Every write is appended to the translog before acking the client. On crash recovery, Elasticsearch replays the translog to rebuild the in-memory state.

Default durability:

"index.translog.durability": "request",   // fsync on every request (safe, default)
"index.translog.sync_interval": "5s",     // alt: fsync every 5s if "async"
"index.translog.flush_threshold_size": "512mb"

Setting durability: async means we batch fsyncs every 5s — faster writes but we can lose up to 5s of acked data on crash. Use only for logs/metrics where loss is OK.

Flush — making it truly durable

A flush does three things:

  1. fsync all current segments to disk
  2. Write a new Lucene commit point
  3. Truncate the translog (we no longer need it for those docs)

Flushes happen automatically when the translog hits 512 MB, or every 30 minutes. You rarely call flush manually — but you might before an upgrade or snapshot:

POST /products/_flush

Segment merges — the cleanup crew

Every refresh creates a new tiny segment.

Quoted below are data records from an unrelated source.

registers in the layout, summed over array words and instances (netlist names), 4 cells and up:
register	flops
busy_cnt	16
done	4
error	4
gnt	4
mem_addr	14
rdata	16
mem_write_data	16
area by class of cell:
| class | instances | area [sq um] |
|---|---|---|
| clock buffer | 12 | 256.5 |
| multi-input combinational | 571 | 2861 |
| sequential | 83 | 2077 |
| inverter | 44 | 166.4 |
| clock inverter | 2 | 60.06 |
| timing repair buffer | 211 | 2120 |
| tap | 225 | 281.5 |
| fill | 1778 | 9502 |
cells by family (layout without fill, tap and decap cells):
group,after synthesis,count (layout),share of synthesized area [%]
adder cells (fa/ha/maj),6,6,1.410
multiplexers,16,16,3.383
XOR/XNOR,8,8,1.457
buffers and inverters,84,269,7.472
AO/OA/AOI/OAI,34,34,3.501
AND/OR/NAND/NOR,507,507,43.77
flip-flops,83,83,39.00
[config.mk]
export PLATFORM = sky130hd
export DESIGN_NAME = bldc_pwm_commutator_flat
export DESIGN_NICKNAME = d
export VERILOG_FILES = /design/src/rtl/bldc_pwm_commutator_pkg.sv /design/src/rtl/bldc_pwm_commutator_if.sv /design/src/rtl/bldc_pwm_commutator_deadtime_gate.sv /design/src/rtl/bldc_pwm_commutator.sv /design/src/flat_wrapper.sv
export SDC_FILE = /design/constraint.sdc
export NUM_CORES = 1
export LEC_CHECK = 0
export ABC_AREA = 0
export BUFFER_PORTS_ARGS = -buffer_cell sky130_fd_sc_hd__buf_2
export CAP_MARGIN = 30
export CORE_MARGIN = 2
export CORE_UTILIZATION = 35
export DETAILED_ROUTE_END_ITERATION = 8
export GPL_ROUTABILITY_DRIVEN = 1
export PLACE_DENSITY_LB_ADDON = 0.3
export SLEW_MARGIN = 20
export SYNTH_ARGS = -nofsm -noshare
export SYNTH_HDL_FRONTEND = slang
export SYNTH_SLANG_ARGS = --single-unit
[constraint.sdc]
create_clock -name CLK -period 3.6 [get_ports CLK]
set_input_delay 0.36 -clock CLK [delete_from_list [all_inputs] [get_ports CLK]]
set_output_delay 0.36 -clock CLK [all_outputs]
set_load 0.01 [all_outputs]
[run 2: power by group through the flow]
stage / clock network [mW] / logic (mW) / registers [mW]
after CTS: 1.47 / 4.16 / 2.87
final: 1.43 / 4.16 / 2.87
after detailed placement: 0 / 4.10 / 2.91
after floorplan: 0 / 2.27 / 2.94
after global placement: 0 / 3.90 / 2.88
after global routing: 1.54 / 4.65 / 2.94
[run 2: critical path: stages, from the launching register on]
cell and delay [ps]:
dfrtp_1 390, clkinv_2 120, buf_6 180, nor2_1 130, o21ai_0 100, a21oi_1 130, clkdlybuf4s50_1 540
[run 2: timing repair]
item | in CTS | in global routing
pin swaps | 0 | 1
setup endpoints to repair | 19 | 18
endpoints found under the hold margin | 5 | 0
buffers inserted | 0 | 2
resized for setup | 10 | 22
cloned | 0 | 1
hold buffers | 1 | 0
## src/rtl/piano_pkg.sv

```systemverilog
// Shared constants, state encoding and small helpers for the piano-tiles game datapath.
package piano_pkg;

  localparam int unsigned NUM_COLS = 4;

  localparam logic [2:0] LINE_EMPTY = 3'd0;
  localparam logic [2:0] LINE_COL0  = 3'd1;
  localparam logic [2:0] LINE_COL1  = 3'd2;
  localparam logic [2:0] LINE_COL2  = 3'd3;
  localparam logic [2:0] LINE_COL3  = 3'd4;

  typedef enum logic [1:0] {
    StIdle,
    StWait,
    StJudge,
    StDone
  } check_state_e;

  // Codes 5..7 are not tiles and behave like an empty row.
  function automatic logic line_has_tile(input logic [2:0] line);
    return (line >= LINE_COL0) && (line <= LINE_COL3);
  endfunction

  function automatic logic [1:0] line_col(input logic [2:0] line);
    return 2'(line - LINE_COL0);
  endfunction

  function automatic logic [1:0] lowest_col(input logic [NUM_COLS-1:0] mask);
    logic [1:0] col;
    col = '0;
    for (int i = NUM_COLS - 1; i >= 0; i--) begin
      if (mask[i]) col = 2'(i);
    end
    return col;
  endfunction

endpackage

```

## src/rtl/check_input_if.sv

```systemverilog
// Handshake between the game controller, the push-buttons and the input judge.
interface check_input_if;
  import piano_pkg::*;

  logic                check_in_go;
  logic [NUM_COLS-1:0] key_n;
  logic [2:0]          bottom_line;
  logic                check_input_done;
  logic                correct;
  logic                incorrect;
  logic [1:0]          pressed_col;
  logic                timed_out;

  modport master (
    output check_in_go, key_n, bottom_line,
    input  check_input_done, correct, incorrect, pressed_col, timed_out
  );

  modport slave (
    input  check_in_go, key_n, bottom_line,
    output check_input_done, correct, incorrect, pressed_col, timed_out
  );

endinterface

```

## src/rtl/key_debounce.sv

```systemverilog
// Synchronises one active-low push-button and debounces it into a level and a press pulse.
module key_debounce #(
  parameter int unsigned DEBOUNCE_CYCLES = 250000
) (
  input  logic clk_i,
  input  logic rst_i,
  input  logic key_n_i,
  output logic pressed_o,
  output logic press_pulse_o
);

  localparam int unsigned CntW = (DEBOUNCE_CYCLES > 1) ? $clog2(DEBOUNCE_CYCLES) : 1;
  localparam logic [CntW-1:0] CntLast = CntW'(DEBOUNCE_CYCLES - 1);

  logic            sync1_q, sync2_q;
  logic            pressed_q, pressed_d;
  logic            pulse_q, pulse_d;
  logic [CntW-1:0] cnt_q, cnt_d;
  logic            key_level;

  assign key_level = ~sync2_q;

  // Any cycle where the level agrees with the debounced state restarts the count.
  always_comb begin
    cnt_d     = '0;
    pressed_d = pressed_q;
    pulse_d   = 1'b0;
    if (key_level != pressed_q) begin
      if (cnt_q == CntLast) begin
        pressed_d = key_level;
        pulse_d   = key_level;
      end else begin
        cnt_d = cnt_q + CntW'(1);
      end
    end
  end

  always_ff @(posedge clk_i) begin
    if (rst_i) begin
      sync1_q   <= 1'b1;
      sync2_q   <= 1'b1;
      pressed_q <= 1'b0;
      pulse_q   <= 1'b0;
      cnt_q     <= '0;
    end else begin
      sync1_q   <= key_n_i;
      sync2_q   <= sync1_q;
      pressed_q <= pressed_d;
      pulse_q   <= pulse_d;
      cnt_q     <= cnt_d;
    end
  end

  assign pressed_o     = pressed_q;
  assign press_pulse_o = pulse_q;

endmodule

```

## src/rtl/check_input.sv

```systemverilog
// Judges one player key press (or its absence) against the bottom-row tile per row step.
module check_input
  import piano_pkg::*;
#(
  parameter int unsigned DEBOUNCE_CYCLES = 250000,
  parameter int unsigned TIMEOUT_CYCLES  = 50000000
) (
  input logic         clock,
  input logic         reset,
  check_input_if.slave bus
);

  localparam int unsigned TmoW = $clog2(TIMEOUT_CYCLES + 1);
  localparam logic [TmoW-1:0] TmoLast = TmoW'(TIMEOUT_CYCLES - 1);
  localparam logic [TmoW-1:0] TmoSat  = TmoW'(TIMEOUT_CYCLES);

  logic [NUM_COLS-1:0] pressed, press_pulse, key_event;

  for (genvar i = 0; i < NUM_COLS; i++) begin : g_key
    key_debounce #(
      .DEBOUNCE_CYCLES(DEBOUNCE_CYCLES)
    ) u_key (
      .clk_i        (clock),
      .rst_i        (reset),
      .key_n_i      (bus.key_n[i]),
      .pressed_o    (pressed[i]),
      .press_pulse_o(press_pulse[i])
    );
  end

  assign key_event = press_pulse & pressed;

  check_state_e        state_q, state_d;
  logic [2:0]          target_q, target_d;
  logic [TmoW-1:0]     tcnt_q, tcnt_d;
  logic [NUM_COLS-1:0] mask_q, mask_d;
  logic                tmo_q, tmo_d;
  logic                done_q, done_d;
  logic                correct_q, correct_d;
  logic                incorrect_q, incorrect_d;
  logic [1:0]          col_q, col_d;
  logic                timed_out_q, timed_out_d;
  logic                verdict;

  always_comb begin
    state_d     = state_q;
    target_d    = target_q;
    tcnt_d      = tcnt_q;
    mask_d      = mask_q;
    tmo_d       = tmo_q;
    done_d      = 1'b0;
    correct_d   = 1'b0;
    incorrect_d = 1'b0;
    col_d       = '0;
    timed_out_d = 1'b0;
    verdict     = 1'b0;
    unique case (state_q)
      StIdle: begin
        if (bus.check_in_go) begin
          target_d = bus.bottom_line;
          tcnt_d   = '0;
          mask_d   = '0;
          tmo_d    = 1'b0;
          state_d  = StWait;
        end
      end
      StWait: begin
        if (tcnt_q != TmoSat) tcnt_d = tcnt_q + TmoW'(1);
        // A press arriving in the expiry cycle takes priority over the timeout.
        if (|key_event) begin
          mask_d  = key_event;
          state_d = StJudge;
        end else if (tcnt_q == TmoLast) begin
          tmo_d   = 1'b1;
          state_d = StJudge;
        end
      end
      StJudge: begin
        if (tmo_q) begin
          verdict = !line_has_tile(target_q);
        end else begin
          verdict = line_has_tile(target_q) && $onehot(mask_q) && mask_q[line_col(target_q)];
        end
        done_d      = 1'b1;
        correct_d   = verdict;
        incorrect_d = !verdict;
        col_d       = lowest_col(mask_q);
        timed_out_d = tmo_q;
        state_d     = StDone;
      end
      StDone: begin
        state_d = StIdle;
      end
      default: begin
        state_d = StIdle;
      end
    endcase
  end

  always_ff @(posedge clock) begin
    if (reset) begin
      state_q     <= StIdle;
      target_q    <= LINE_EMPTY;
      tcnt_q      <= '0;
      mask_q      <= '0;
      tmo_q       <= 1'b0;
      done_q      <= 1'b0;
      correct_q   <= 1'b0;
      incorrect_q <= 1'b0;
      col_q       <= '0;
      timed_out_q <= 1'b0;
    end else begin
      state_q     <= state_d;
      target_q    <= target_d;
      tcnt_q      <= tcnt_d;
      mask_q      <= mask_d;
      tmo_q       <= tmo_d;
      done_q      <= done_d;
      correct_q   <= correct_d;
      incorrect_q <= incorrect_d;
      col_q       <= col_d;
      timed_out_q <= timed_out_d;
    end
  end

  assign bus.check_input_done = done_q;
  assign bus.correct          = correct_q;
  assign bus.incorrect        = incorrect_q;
  assign bus.pressed_col      = col_q;
  assign bus.timed_out        = timed_out_q;

endmodule

```

## src/flat_wrapper.sv

```systemverilog
// flat-port wrapper written by rule: the top's interface ports become plain ports
module check_input_flat import piano_pkg::*;
#(
  parameter int unsigned DEBOUNCE_CYCLES = 250000,
  parameter int unsigned TIMEOUT_CYCLES  = 50000000
)
  (clock, reset, bus_check_in_go, bus_key_n, bus_bottom_line, bus_check_input_done, bus_correct, bus_incorrect, bus_pressed_col, bus_timed_out);
  check_input_if bus_i ();
  input logic clock;
  input logic reset;
  input wire logic [$bits(bus_i.check_in_go)-1:0] bus_check_in_go;
  input wire logic [$bits(bus_i.key_n)-1:0] bus_key_n;
  input wire logic [$bits(bus_i.bottom_line)-1:0] bus_bottom_line;
  output wire logic [$bits(bus_i.check_input_done)-1:0] bus_check_input_done;
  output wire logic [$bits(bus_i.correct)-1:0] bus_correct;
  output wire logic [$bits(bus_i.incorrect)-1:0] bus_incorrect;
  output wire logic [$bits(bus_i.pressed_col)-1:0] bus_pressed_col;
  output wire logic [$bits(bus_i.timed_out)-1:0] bus_timed_out;
  assign bus_i.check_in_go = bus_check_in_go;
  assign bus_i.key_n = bus_key_n;
  assign bus_i.bottom_line = bus_bottom_line;
  assign bus_check_input_done = bus_i.check_input_done;
  assign bus_correct = bus_i.correct;
  assign bus_incorrect = bus_i.incorrect;
  assign bus_pressed_col = bus_i.pressed_col;
  assign bus_timed_out = bus_i.timed_out;
  check_input #(.DEBOUNCE_CYCLES(DEBOUNCE_CYCLES), .TIMEOUT_CYCLES(TIMEOUT_CYCLES)) u_core (.clock(clock), .reset(reset), .bus(bus_i));
endmodule
```
File: src/rtl/sprite_fetch_pkg.sv
// Shared definitions for the sprite fetch block: coordinate/colour widths,
// element codes, the element size table and the slot record layout.
package sprite_fetch_pkg;

  localparam int unsigned COORD_W  = 10;
  localparam int unsigned COLOUR_W = 12;

  // Palette value the sprite artwork uses for see-through pixels.
  localparam logic [COLOUR_W-1:0] TRANSPARENT_COLOUR = 12'hF0F;

  typedef enum logic [2:0] {
    EL_NONE = 3'd0,
    EL_1    = 3'd1,
    EL_2    = 3'd2,
    EL_3    = 3'd3,
    EL_4    = 3'd4,
    EL_5    = 3'd5,
    EL_6    = 3'd6,
    EL_7    = 3'd7
  } element_t;

  typedef enum logic [2:0] {
    S_IDLE,
    S_SCAN,
    S_REQ,
    S_WAIT,
    S_DONE
  } state_t;

  typedef struct packed {
    logic               active;
    logic [2:0]         element;
    logic [COORD_W-1:0] x;
    logic [COORD_W-1:0] y;
  } slot_t;

  // Square sprite edge length per element; zero marks a non-fetchable element.
  function automatic logic [5:0] elem_size(input logic [2:0] el);
    case (el)
      EL_1, EL_2, EL_5: elem_size = 6'd25;
      EL_3:             elem_size = 6'd20;
      default:          elem_size = 6'd0;
    endcase
  endfunction

endpackage

File: src/rtl/sprite_fetch_if.sv
// Pixel request, slot write, sprite memory and result signals of sprite_fetch.
interface sprite_fetch_if import sprite_fetch_pkg::*; #(
  parameter int unsigned SLOTS = 4
);
  localparam int unsigned IDX_W = $clog2(SLOTS);

  logic [COORD_W-1:0]  pixel_x;
  logic [COORD_W-1:0]  pixel_y;
  logic                pixel_valid;

  logic                wr_en;
  logic [IDX_W-1:0]    wr_slot;
  logic [COORD_W-1:0]  wr_x;
  logic [COORD_W-1:0]  wr_y;
  logic [2:0]          wr_element;
  logic                wr_active;

  logic                read_enable;
  logic [9:0]          address_sprite;
  logic [2:0]          element;
  logic [COLOUR_W-1:0] mem_data;

  logic [COLOUR_W-1:0] colour;
  logic                colour_valid;
  logic                hit;
  logic                busy;

  modport slave (
    input  pixel_x, pixel_y, pixel_valid,
    input  wr_en, wr_slot, wr_x, wr_y, wr_element, wr_active,
    input  mem_data,
    output read_enable, address_sprite, element,
    output colour, colour_valid, hit, busy
  );

  modport master (
    output pixel_x, pixel_y, pixel_valid,
    output wr_en, wr_slot, wr_x, wr_y, wr_element, wr_active,
    output mem_data,
    input  read_enable, address_sprite, element,
    input  colour, colour_valid, hit, busy
  );

endinterface

File: src/rtl/sprite_slot_regs.sv
// Sprite slot register file: one write port, one combinational indexed read port.
module sprite_slot_regs import sprite_fetch_pkg::*; #(
  parameter int unsigned SLOTS = 4,
  parameter int unsigned IDX_W = $clog2(SLOTS)
) (
  input  logic             clk,
  input  logic             reset,
  input  logic             i_wr_en,
  input  logic [IDX_W-1:0] i_wr_idx,
  input  slot_t            i_wr_slot,
  input  logic [IDX_W-1:0] i_rd_idx,
  output slot_t            o_rd_slot
);

  slot_t r_slots [SLOTS];

  // Slot storage; reset leaves every slot inactive at (0,0) with element 0.
  always_ff @(posedge clk or posedge reset) begin
    if (reset) begin
      for (int unsigned i = 0; i < SLOTS; i++) begin
        r_slots[i] <= '0;
      end
    end else if (i_wr_en) begin
      r_slots[i_wr_idx] <= i_wr_slot;
    end
  end

  assign o_rd_slot = r_slots[i_rd_idx];

endmodule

Tiny segments are bad for search. Elasticsearch (via Lucene) merges small segments into larger ones in the background. Merges also physically delete docs marked as deleted (an update is a delete + insert — the old version sticks around until merge).

Tuning merges is rarely worth it; the default scheduler is good. The thing to remember: merges cost CPU and IO. If your nodes are under-provisioned, merges will steal resources from indexing and search.

Putting it together: write-heavy tuning

For a logging pipeline doing 100k docs/sec:

PUT /logs-2026-05/_settings
{
  "index.refresh_interval": "30s",
  "index.translog.durability": "async",
  "index.translog.sync_interval": "10s",
  "index.number_of_replicas": 0
}

After bulk load is done, flip back:

PUT /logs-2026-05/_settings
{
  "index.refresh_interval": "1s",
  "index.number_of_replicas": 1
}

This is a classic interview answer: “I’d disable refresh and replicas during bulk load, then re-enable them. Refresh interval and translog durability are the two big knobs for write throughput vs search freshness vs durability.”